Die Schule im Kreis Lörrach war Ende vergan­ge­nen Jahres wegen einer hohen Zahl von ungül­ti­gen Attes­ten zur Befrei­ung von der Masken­pflicht aufge­fal­len. Laut Regie­rungs­prä­si­di­um Freiburg hatten 19 von 21 Attes­ten, mit denen Schopf­hei­mer Waldorf­schü­ler von der Masken­pflicht befreit worden waren, nicht den gesetz­li­chen Vorga­ben entspro­chen. Mittler­wei­le würden wieder neun Attes­te vorliegen.

Zuvor hatte bereits die Waldorf­schu­le Rastatt wegen einer auffäl­li­gen Häufung von Attes­ten zur Masken­be­frei­ung Aufmerk­sam­keit erregt. Der SPD-Landtags­ab­ge­ord­ne­te Jonas Weber hatte sich deshalb vor Weihnach­ten an Kultus­mi­nis­te­rin There­sa Schop­per (Grüne) gewandt. In ihrer Antwort vom 18. Januar heißt es, das Regie­rungs­prä­si­di­um Karls­ru­he habe der Waldorf­schu­le Rastatt konkre­te Überprü­fungs­kri­te­ri­en an die Hand gegeben und darauf hinge­wie­sen, «dass Attes­te im Zweifel nicht arglos zu akzep­tie­ren sind». Die Landes­ar­beits­ge­mein­schaft der Freien Waldorf­schu­len habe dem Minis­te­ri­um zugesagt, Mitglie­der erneut für das Thema zu sensibilisieren.

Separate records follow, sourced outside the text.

**src/rtl/coh_pkg.sv**
```systemverilog
package coh_pkg;
   typedef enum logic [1:0] {
      LN_INV = 2'b00,
      LN_SC  = 2'b01,
      LN_MC  = 2'b10,
      LN_SI  = 2'b11
   } line_st_e;

   typedef enum logic [1:0] {
      BC_RDMISS = 2'd0,
      BC_WRMISS = 2'd1,
      BC_INVAL  = 2'd2,
      BC_WRBACK = 2'd3
   } bus_cmd_e;
endpackage

```
**src/rtl/coh_line_store.sv**
```systemverilog
module coh_line_store
   import coh_pkg::*;
#(
   parameter int IDX_W  = 3,
   parameter int TAG_W  = 5,
   parameter int DATA_W = 32,
   localparam int NLINES = 1 << IDX_W
) (
   input  logic              clk,
   input  logic              rst_n,
   input  logic [IDX_W-1:0]  lk_idx,
   output logic [1:0]        lk_st,
   output logic [TAG_W-1:0]  lk_tag,
   output logic [DATA_W-1:0] lk_data,
   input  logic [IDX_W-1:0]  sn_idx,
   output logic [1:0]        sn_st,
   output logic [TAG_W-1:0]  sn_tag,
   output logic [DATA_W-1:0] sn_data,
   input  logic              own_we,
   input  logic [IDX_W-1:0]  own_idx,
   input  logic [1:0]        own_st,
   input  logic [TAG_W-1:0]  own_tag,
   input  logic [DATA_W-1:0] own_data,
   input  logic              upd_we,
   input  logic [IDX_W-1:0]  upd_idx,
   input  logic [1:0]        upd_st
);
   if (NLINES > 1024) begin : g_too_deep
      $error("coh_line_store: too many lines");
   end

   logic [1:0]        st_a   [NLINES];
   logic [TAG_W-1:0]  tag_a  [NLINES];
   logic [DATA_W-1:0] data_a [NLINES];

   for (genvar i = 0; i < NLINES; i++) begin : g_line
      logic [1:0]        st_q;
      logic [TAG_W-1:0]  tag_q;
      logic [DATA_W-1:0] data_q;
      logic              upd_hit, own_hit;

      assign upd_hit = upd_we && (upd_idx == IDX_W'(i));
      assign own_hit = own_we && (own_idx == IDX_W'(i));

      always_ff @(posedge clk or negedge rst_n) begin
         if (!rst_n) begin
            st_q   <= LN_INV;
            tag_q  <= '0;
            data_q <= '0;
         end else if (upd_hit) begin
            st_q <= upd_st;
         end else if (own_hit) begin
            st_q   <= own_st;
            tag_q  <= own_tag;
            data_q <= own_data;
         end
      end

      assign st_a[i]   = st_q;
      assign tag_a[i]  = tag_q;
      assign data_a[i] = data_q;
   end

   assign lk_st   = st_a[lk_idx];
   assign lk_tag  = tag_a[lk_idx];
   assign lk_data = data_a[lk_idx];
   assign sn_st   = st_a[sn_idx];
   assign sn_tag  = tag_a[sn_idx];
   assign sn_data = data_a[sn_idx];
endmodule

```
**src/rtl/coh_snoop_resp.sv**
```systemverilog
module coh_snoop_resp
   import coh_pkg::*;
#(
   parameter int TAG_W  = 5,
   parameter int DATA_W = 32
) (
   input  logic              snp_vld,
   input  logic [1:0]        snp_cmd,
   input  logic [TAG_W-1:0]  snp_tag,
   input  logic [1:0]        ln_st,
   input  logic [TAG_W-1:0]  ln_tag,
   input  logic [DATA_W-1:0] ln_data,
   output logic              snp_shared,
   output logic              snp_supply,
   output logic [DATA_W-1:0] snp_data,
   output logic              upd_we,
   output logic [1:0]        upd_st
);
   logic match, dirty;

   assign match = snp_vld && (ln_st != LN_INV) && (ln_tag == snp_tag);
   assign dirty = (ln_st == LN_SI);

   always_comb begin
      snp_shared = 1'b0;
      snp_supply = 1'b0;
      upd_we     = 1'b0;
      upd_st     = LN_INV;
      case (snp_cmd)
         BC_RDMISS: begin
            snp_shared = match;
            snp_supply = match && dirty;
            upd_we     = match && (ln_st != LN_MC);
            upd_st     = LN_MC;
         end
         BC_WRMISS: begin
            snp_shared = match;
            snp_supply = match && dirty;
            upd_we     = match;
            upd_st     = LN_INV;
         end
         BC_INVAL: begin
            upd_we = match;
            upd_st = LN_INV;
         end
         default: begin
            upd_we = 1'b0;
         end
      endcase
   end

   assign snp_data = snp_supply ? ln_data : '0;
endmodule

```
**src/rtl/coh_ctrl.sv**
```systemverilog
module coh_ctrl
   import coh_pkg::*;
#(
   parameter int ADDR_W = 8,
   parameter int IDX_W  = 3,
   parameter int DATA_W = 32,
   localparam int TAG_W = ADDR_W - IDX_W
) (
   input  logic              clk,
   input  logic              rst_n,
   input  logic              cpu_req,
   input  logic              cpu_we,
   input  logic [ADDR_W-1:0] cpu_addr,
   input  logic [DATA_W-1:0] cpu_wdata,
   output logic              cpu_ready,
   output logic              cpu_hit,
   output logic [DATA_W-1:0] cpu_rdata,
   input  logic [1:0]        ln_st,
   input  logic [TAG_W-1:0]  ln_tag,
   input  logic [DATA_W-1:0] ln_data,
   input  logic              snp_block,
   output logic              bus_req,
   output logic [1:0]        bus_cmd,
   output logic [ADDR_W-1:0] bus_addr,
   output logic [DATA_W-1:0] bus_wdata,
   input  logic              bus_gnt,
   input  logic              bus_done,
   input  logic [DATA_W-1:0] bus_rdata,
   input  logic              bus_shared_in,
   output logic              own_we,
   output logic [1:0]        own_st,
   output logic [TAG_W-1:0]  own_tag,
   output logic [DATA_W-1:0] own_data
);
   typedef enum logic [1:0] {CS_IDLE, CS_REQ, CS_WAIT} cs_e;

   cs_e              cs_q, cs_d;
   logic [1:0]       cmd_q;
   logic             miss_q;
   logic [TAG_W-1:0] cpu_tag;
   logic [IDX_W-1:0] cpu_idx;
   logic             tag_eq, line_hit, accept;

   assign cpu_tag  = cpu_addr[ADDR_W-1:IDX_W];
   assign cpu_idx  = cpu_addr[IDX_W-1:0];
   assign tag_eq   = (ln_tag == cpu_tag);
   assign line_hit = (ln_st != LN_INV) && tag_eq;
   assign accept   = (cs_q == CS_IDLE) && cpu_req && !snp_block;

   always_comb begin
      cs_d      = cs_q;
      cpu_ready = 1'b0;
      bus_req   = 1'b0;
      bus_cmd   = BC_RDMISS;
      bus_addr  = cpu_addr;
      bus_wdata = '0;
      own_we    = 1'b0;
      own_st    = LN_INV;
      own_tag   = cpu_tag;
      own_data  = cpu_wdata;
      case (cs_q)
         CS_IDLE: begin
            if (accept) begin
               if (line_hit && !cpu_we) begin
                  cpu_ready = 1'b1;
               end else if (line_hit && (ln_st != LN_MC)) begin
                  cpu_ready = 1'b1;
                  own_we    = 1'b1;
                  own_st    = LN_SI;
               end else begin
                  cs_d = CS_REQ;
               end
            end
         end
         CS_REQ: begin
            bus_req = 1'b1;
            if ((ln_st == LN_SI) && !tag_eq) begin
               bus_cmd   = BC_WRBACK;
               bus_addr  = {ln_tag, cpu_idx};
               bus_wdata = ln_data;
            end else if (line_hit && cpu_we) begin
               bus_cmd = BC_INVAL;
            end else if (cpu_we) begin
               bus_cmd = BC_WRMISS;
            end else begin
               bus_cmd = BC_RDMISS;
            end
            if (bus_gnt) cs_d = CS_WAIT;
         end
         CS_WAIT: begin
            if (bus_done) begin
               own_we = 1'b1;
               cs_d   = CS_IDLE;
               case (cmd_q)
                  BC_RDMISS: begin
                     own_st   = bus_shared_in ? LN_MC : LN_SC;
                     own_data = bus_rdata;
                  end
                  BC_WRMISS: begin
                     own_st   = LN_SI;
                     own_data = bus_rdata;
                  end
                  BC_INVAL: begin
                     own_st   = LN_SI;
                     own_tag  = ln_tag;
                     own_data = ln_data;
                  end
                  default: begin
                     own_st   = LN_INV;
                     own_tag  = ln_tag;
                     own_data = ln_data;
                  end
               endcase
            end
         end
         default: cs_d = CS_IDLE;
      endcase
   end

   always_ff @(posedge clk or negedge rst_n) begin
      if (!rst_n) begin
         cs_q   <= CS_IDLE;
         cmd_q  <= BC_RDMISS;
         miss_q <= 1'b0;
      end else begin
         cs_q <= cs_d;
         if ((cs_q == CS_REQ) && bus_gnt) cmd_q <= bus_cmd;
         if (cpu_ready)                   miss_q <= 1'b0;
         else if (accept && !line_hit)    miss_q <= 1'b1;
      end
   end

   assign cpu_hit   = cpu_ready && !miss_q;
   assign cpu_rdata = ln_data;

   // a pending command stays requested until granted
   a_r11_hold_req: assert property (@(posedge clk) disable iff (!rst_n)
      bus_req && !bus_gnt |=> bus_req);

   // after a grant nothing new is requested before completion
   a_r11_one_cmd: assert property (@(posedge clk) disable iff (!rst_n)
      bus_req && bus_gnt |=> !bus_req);

   // a write to a sole clean line needs no bus command
   a_r7_clean_write_local: assert property (@(posedge clk) disable iff (!rst_n)
      accept && cpu_we && line_hit && (ln_st == LN_SC) |=> !bus_req);
endmodule

```
**src/rtl/wi_snoop_cache.sv**
```systemverilog
module wi_snoop_cache
   import coh_pkg::*;
#(
   parameter int ADDR_W          = 8,
   parameter int IDX_W           = 3,
   parameter int DATA_W          = 32,
   parameter bit STALL_ANY_SNOOP = 1'b0
) (
   input  logic              clk,
   input  logic              rst_n,
   input  logic              cpu_req,
   input  logic              cpu_we,
   input  logic [ADDR_W-1:0] cpu_addr,
   input  logic [DATA_W-1:0] cpu_wdata,
   output logic              cpu_ready,
   output logic              cpu_hit,
   output logic [DATA_W-1:0] cpu_rdata,
   output logic              bus_req,
   output logic [1:0]        bus_cmd,
   output logic [ADDR_W-1:0] bus_addr,
   output logic [DATA_W-1:0] bus_wdata,
   input  logic              bus_gnt,
   input  logic              bus_done,
   input  logic [DATA_W-1:0] bus_rdata,
   input  logic              bus_shared_in,
   input  logic              snp_vld,
   input  logic [1:0]        snp_cmd,
   input  logic [ADDR_W-1:0] snp_addr,
   output logic              snp_shared,
   output logic              snp_supply,
   output logic [DATA_W-1:0] snp_data
);
   localparam int TAG_W = ADDR_W - IDX_W;

   if (IDX_W < 1 || IDX_W >= ADDR_W) begin : g_bad_idx
      $error("wi_snoop_cache: IDX_W must be in 1..ADDR_W-1");
   end
   if (DATA_W < 1) begin : g_bad_data
      $error("wi_snoop_cache: DATA_W must be positive");
   end

   logic [IDX_W-1:0]  cpu_idx, snp_idx;
   logic [TAG_W-1:0]  snp_tag;
   logic [1:0]        lk_st, sn_st, own_st, upd_st;
   logic [TAG_W-1:0]  lk_tag, sn_tag, own_tag;
   logic [DATA_W-1:0] lk_data, sn_data, own_data;
   logic              own_we, upd_we, snp_block;

   assign cpu_idx = cpu_addr[IDX_W-1:0];
   assign snp_idx = snp_addr[IDX_W-1:0];
   assign snp_tag = snp_addr[ADDR_W-1:IDX_W];

   if (STALL_ANY_SNOOP) begin : g_stall_all
      assign snp_block = snp_vld;
   end else begin : g_stall_line
      assign snp_block = snp_vld && (snp_idx == cpu_idx);
   end

   coh_line_store #(.IDX_W(IDX_W), .TAG_W(TAG_W), .DATA_W(DATA_W)) u_store (
      .clk      (clk),
      .rst_n    (rst_n),
      .lk_idx   (cpu_idx),
      .lk_st    (lk_st),
      .lk_tag   (lk_tag),
      .lk_data  (lk_data),
      .sn_idx   (snp_idx),
      .sn_st    (sn_st),
      .sn_tag   (sn_tag),
      .sn_data  (sn_data),
      .own_we   (own_we),
      .own_idx  (cpu_idx),
      .own_st   (own_st),
      .own_tag  (own_tag),
      .own_data (own_data),
      .upd_we   (upd_we),
      .upd_idx  (snp_idx),
      .upd_st   (upd_st)
   );

   coh_snoop_resp #(.TAG_W(TAG_W), .DATA_W(DATA_W)) u_snoop (
      .snp_vld    (snp_vld),
      .snp_cmd    (snp_cmd),
      .snp_tag    (snp_tag),
      .ln_st      (sn_st),
      .ln_tag     (sn_tag),
      .ln_data    (sn_data),
      .snp_shared (snp_shared),
      .snp_supply (snp_supply),
      .snp_data   (snp_data),
      .upd_we     (upd_we),
      .upd_st     (upd_st)
   );

   coh_ctrl #(.ADDR_W(ADDR_W), .IDX_W(IDX_W), .DATA_W(DATA_W)) u_ctrl (
      .clk           (clk),
      .rst_n         (rst_n),
      .cpu_req       (cpu_req),
      .cpu_we        (cpu_we),
      .cpu_addr      (cpu_addr),
      .cpu_wdata     (cpu_wdata),
      .cpu_ready     (cpu_ready),
      .cpu_hit       (cpu_hit),
      .cpu_rdata     (cpu_rdata),
      .ln_st         (lk_st),
      .ln_tag        (lk_tag),
      .ln_data       (lk_data),
      .snp_block     (snp_block),
      .bus_req       (bus_req),
      .bus_cmd       (bus_cmd),
      .bus_addr      (bus_addr),
      .bus_wdata     (bus_wdata),
      .bus_gnt       (bus_gnt),
      .bus_done      (bus_done),
      .bus_rdata     (bus_rdata),
      .bus_shared_in (bus_shared_in),
      .own_we        (own_we),
      .own_st        (own_st),
      .own_tag       (own_tag),
      .own_data      (own_data)
   );

   // data is supplied only by a cache that reports a copy
   a_r4_supply_needs_copy: assert property (@(posedge clk) disable iff (!rst_n)
      snp_supply |-> snp_shared);

   // after a snooped write-miss hits, the same address finds no copy
   a_r10_wrmiss_drops_copy: assert property (@(posedge clk) disable iff (!rst_n)
      snp_vld && (snp_cmd == BC_WRMISS) && snp_shared
      |=> !(snp_vld && (snp_addr == $past(snp_addr)) && snp_shared));
endmodule

```
**config.mk**
```make
export PLATFORM = sky130hd
export DESIGN_NAME = wi_snoop_cache
export DESIGN_NICKNAME = d
export VERILOG_FILES = /design/src/rtl/coh_pkg.sv /design/src/rtl/coh_line_store.sv /design/src/rtl/coh_snoop_resp.sv /design/src/rtl/coh_ctrl.sv /design/src/rtl/wi_snoop_cache.sv
export SDC_FILE = /design/constraint.sdc
export NUM_CORES = 1
export LEC_CHECK = 0
export BUFFER_PORTS_ARGS = -buffer_cell sky130_fd_sc_hd__clkbuf_2
export CAP_MARGIN = 20
export CORE_MARGIN = 5
export CORE_UTILIZATION = 54
export DETAILED_ROUTE_END_ITERATION = 12
export PLACE_DENSITY = 0.77
export SYNTH_ARGS = -nofsm -noshare
export SYNTH_HDL_FRONTEND = slang
export SYNTH_SLANG_ARGS = --single-unit
```
**constraint.sdc**
```tcl
create_clock -name clk -period 3.45 [get_ports clk]
set_clock_uncertainty 0.2 [all_clocks]
set_input_delay 0.5175 -clock clk [delete_from_list [all_inputs] [get_ports clk]]
set_output_delay 0.5175 -clock clk [all_outputs]
set_load 0.02 [all_outputs]
```
==> results.py <==
metrics = {
    "run_status": {
        "outcome": "finished with violations",
        "violations": "setup timing",
    },
    "global_route": {
        "grt_max_degree": 95,
        "grtUsageTotal": 0.289,
        "busiest_layer": "met2",
        "grt_pass1_wl_um": 87400,
        "overflow": 0,
        "grt_pass1_vias": 15089,
        "use_met3": 0.0453,
        "grtUsageMet2": 0.478,
        "use_met1": 0.394,
        "antenna_found_initial": 1,
    },
    "cts": {
        "worstSkewPairLatency_ps": 510,
        "cts_buffers": 35,
        "clockRootBuffer": "clkbuf_16",
        "cts_max_path_buffers": 3,
        "htreeDepth": 2,
        "path_clk_slew_ps": 60,
        "cts_tree": "done",
        "cts_num_sinks": 317,
    },
    "die": {
        "fp-row-count": 68,
        "io_pins": 201,
        "fp.dieW_um": 196,
        "die_h_um": 196,
        "start_util": 0.543,
        "core_area_sq_mm": 0.0343,
        "die-area_sq_mm": 0.0383,
    },
    "cells_and_area": {
        "regArea_sq_mm": 0.00793,
        "fill_cells": 2268,
        "drive_above_1_share": 0.560,
        "antenna-diode-count": 0,
        "multiInputGateArea_sq_mm": 0.0107,
        "final_core_util": 0.690,
        "nNetsFinal": 1850,
        "synthToLayoutAreaGrowth_pct": 27.0,
    },
    "place": {
        "gp_congestion": 0.938,
        "numPortBuffers": 200,
        "dpl.hpwl_um": 36000,
        "pre_cts_ws_ps": -323,
    },
    "synth": {
        "syn_avg_cell_area_sq_um": 12.9,
        "synthCells": 1445,
        "synth_edf_count": 0,
        "yosys.area.top_type": "dfrtp_1",
        "async_flop_share": 1.00,
        "syn-cell-area_sq_mm": 0.0186,
        "ys_warn_count": 0,
        "synthFlopType": "dfrtp_1",
        "synth_area_leaders": "dfrtp_1, mux2_2, mux4_2",
        "synth_fp_nets": 1541,
        "yosysSeqAreaShare": 0.426,
        "synth-seq-cells": 317,
        "synth_cell_types": 63,
        "yosysTopAreaCellShare": 0.426,
    },
    "timing": {
        "finalCritPeriodShare": 1.08,
        "hold_viol": 0,
        "fin_crit_ps": 3720,
        "rsz0062_at_grt": "true",
        "setup_viol": 277,
        "timing.final.max_slew_violations": 0,
        "slew_headroom": 0.257,
        "fin_ws_ps": -265,
        "fmaxAchievable_mhz": 269,
        "worst-slew-pin-transition_ps": 1110,
    },
    "pwr": {
        "max-vdd-ir-drop_v": 0.000365,
        "clock_power_share": 0.262,
        "leakage_nw": 10.6,
        "p_int_mw": 9.97,
        "switching_share": 0.323,
        "p_sw_mw": 4.75,
        "combPwrFrac": 0.339,
        "p_per_area_mw_per_mm2": 622,
        "power_frac_seq": 0.399,
    },
    "setup_path": {
        "worst_setup_path_start_kind": "register",
        "critPathMaxFanout": 6,
        "worstPathRequired_ps": 2730,
        "cp-end-kind": "output port",
        "cp_data_arrival_time_ps": 3000,
        "crit_type": "reg2out",
        "r2r_cells": 10,
    },
    "routing": {
        "dr.pass1.iters": 5,
        "ant_nets": 0,
        "drt_iter0_drc": 1417,
        "wirelength_um": 56300,
        "vias": 14204,
        "wl_per_cell_um": 25.2,
        "vias_per_cell": 6.36,
        "remaining_drc_errors": 0,
    },
    "flow_run": {
        "maxCapViolations": 0,
    },
    "worst_hold_path": {
        "hold_class": "in2reg",
        "hold_depth": 2,
    },
}
[cell usage in the layout, fill, tap and decap left out, types with 12 or more instances in the layout]
cell       instances
nor2b_1           33
clkbuf_2         122
mux2_4            33
clkbuf_8          12
buf_4            157
clkbuf_4          25
mux2_1            15
nor2_1            50
nand2_1          129
buf_8             37
o21ai_0           79
buf_12            23
mux2_2           292
a21oi_4           32
dfrtp_1          317
mux4_2           137
mux2i_1           22
clkbuf_16         37
inv_1             14
[layer usage]
| layer | share of wire | up-vias | routed length (um) |
|---|---|---|---|
| met5 | 0 | - | 0 |
| met4 | 0.032 | 0 | 1790 |
| met3 | 0.070 | 132 | 3910 |
| met2 | 0.50 | 651 | 28000 |
| met1 | 0.40 | 7393 | 22500 |
| li1 | - | 6028 | - |
[power by group through the flow]
stage	clock, mW	combinational, mW	sequential [mW]
finish	3.86	4.99	5.88
global route	4.05	5.33	6.00
CTS	3.88	4.90	5.82
detailed placement	0	4.73	5.86
global placement	0	4.57	5.73
floorplan	0	3.48	5.51
[logic make-up (layout without fill, tap and decap cells)]
| family | Yosys count | in the layout | synth area share |
|---|---|---|---|
| AOI/OAI and AO/OA | 181 | 181 | 0.0582 |
| and+or+nand+nor | 305 | 305 | 0.0840 |
| buffers and inverters | 126 | 458 | 0.0322 |
| muxes | 501 | 501 | 0.391 |
| adders and majority gates | 6 | 6 | 0.00403 |
| DFF | 317 | 317 | 0.426 |
| xor gates and xnor gates | 9 | 9 | 0.00464 |
[path summary, 6_finish.rpt]
check,start,end,slack [ps]
setup / recovery,u_store.g_line[2].tag_q[1],bus_addr[7],-270
hold / removal,bus_done,u_ctrl.cs_q[1],20
setup reg to reg,u_store.g_line[2].tag_q[1],u_store.g_line[4].data_q[19],-80
hold reg to reg,u_store.g_line[6].data_q[29],u_store.g_line[6].data_q[29],310
max in group asynchronous,rst_n,u_store.g_line[1].data_q[19],1630
min in group asynchronous,rst_n,u_store.g_line[3].data_q[25],450
[state kept, by name (all words and copies together), names as in the netlist]
| register | cells |
|---|---|
| u_ctrl.cmd_q | 2 |
| u_ctrl.cs_q | 2 |
| u_ctrl.miss_q | 1 |
| u_store.g_line.data_q | 256 |
| u_store.g_line.st_q | 16 |
| u_store.g_line.tag_q | 40 |
[worst max-delay path: stages, from the launching register on]
cell and delay [ps]:
dfrtp_1 420, mux4_2 490, mux2i_4 220, xor2_2 110, buf_4 150, a41o_1 200
or2_4 300, buf_4 160, buf_4 130, nand2_1 80, o21ai_2 60, clkbuf_8 150
[through the flow]
step / cells / power, mW / hold slack, ps / area [sq um] / setup TNS (ps)
finish: 2232 / 14.7 / 16.6 / 23700 / -18050
global route: 2232 / 15.4 / 40.8 / 23700 / -44510
CTS: 2230 / 14.6 / 7.27 / 23500 / -23140
detailed placement: 2150 / 10.6 / 300 / 21500 / -97610
global placement: 2150 / 10.3 / 279 / 21500 / -82700
floorplan: 1445 / 8.99 / 21.9 / 19000 / -5710
[Yosys cell counts (all sizes together), types with 2 or more instances]
master   count
nand4        9
a22o         3
o2bb2ai      3
a211oi       3
dfrtp      317
inv         16
nor2        57
o21ai       83
a22oi        2
a21o         6
nand3b       3
o21a         3
and3b        2
mux4       137
nand2b      11
or3          2
o221a        8
o22ai        8
o31ai        7
xor2         4
ha           6
nor4         5
mux2i       24
a21oi       45
nor2b       42
mux2       340
nand2      130
nand3        8
or2          4
a221o        2
nor3        20
clkbuf      42
xnor2        5
buf         68
and2         2
nor4b        5
[area by class of cell]
cell class,count,share of cell area
multi-input combinational,1002,0.451
sequential,317,0.335
timing repair buffer,382,0.137
clock buffer,50,0.0446
tap,455,0.0241
clock inverter,10,0.00555
inverter,16,0.00264
[timing repair]
| item | 4_1_cts | 5_1_grt |
|---|---|---|
| pin swaps | 12 | 14 |
| endpoints found under the hold margin | 88 | 0 |
| cloned | 2 | 0 |
| gates resized for setup | 140 | 81 |
| hold buffers | 1 | 0 |
| setup endpoints to repair | 364 | 365 |
| buffers inserted | 18 | 3 |
(Power assumes the default switching activity.)
[src/rtl/srw_pkg.sv]
// Shared types and elaboration helpers for the serial register writer.
// Assumes nothing beyond integer parameters being positive.
package srw_pkg;

    typedef enum logic [2:0] {
        ST_IDLE,
        ST_LEAD,
        ST_HIGH,
        ST_LOW,
        ST_TAIL,
        ST_GAP
    } seq_state_t;

    function automatic int max_of(input int a, input int b);
        return (a > b) ? a : b;
    endfunction

    function automatic int width_for(input int v);
        return (v < 2) ? 1 : $clog2(v + 1);
    endfunction

endpackage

In die Schlag­zei­len geraten war Ende Oktober auch die Freie Waldorf­schu­le in Freiburgs Stadt­teil St. Georgen. Nach Zirkus­auf­füh­run­gen war es dort zu einem Corona-Ausbruch gekom­men. Nach Infor­ma­tio­nen der «Badischen Zeitung» trugen Schüler auf der Bühne und einige Zuschau­er keine Maske. Der Schule zufol­ge hatten einige Zuschau­er ein gesund­heit­li­ches Attest.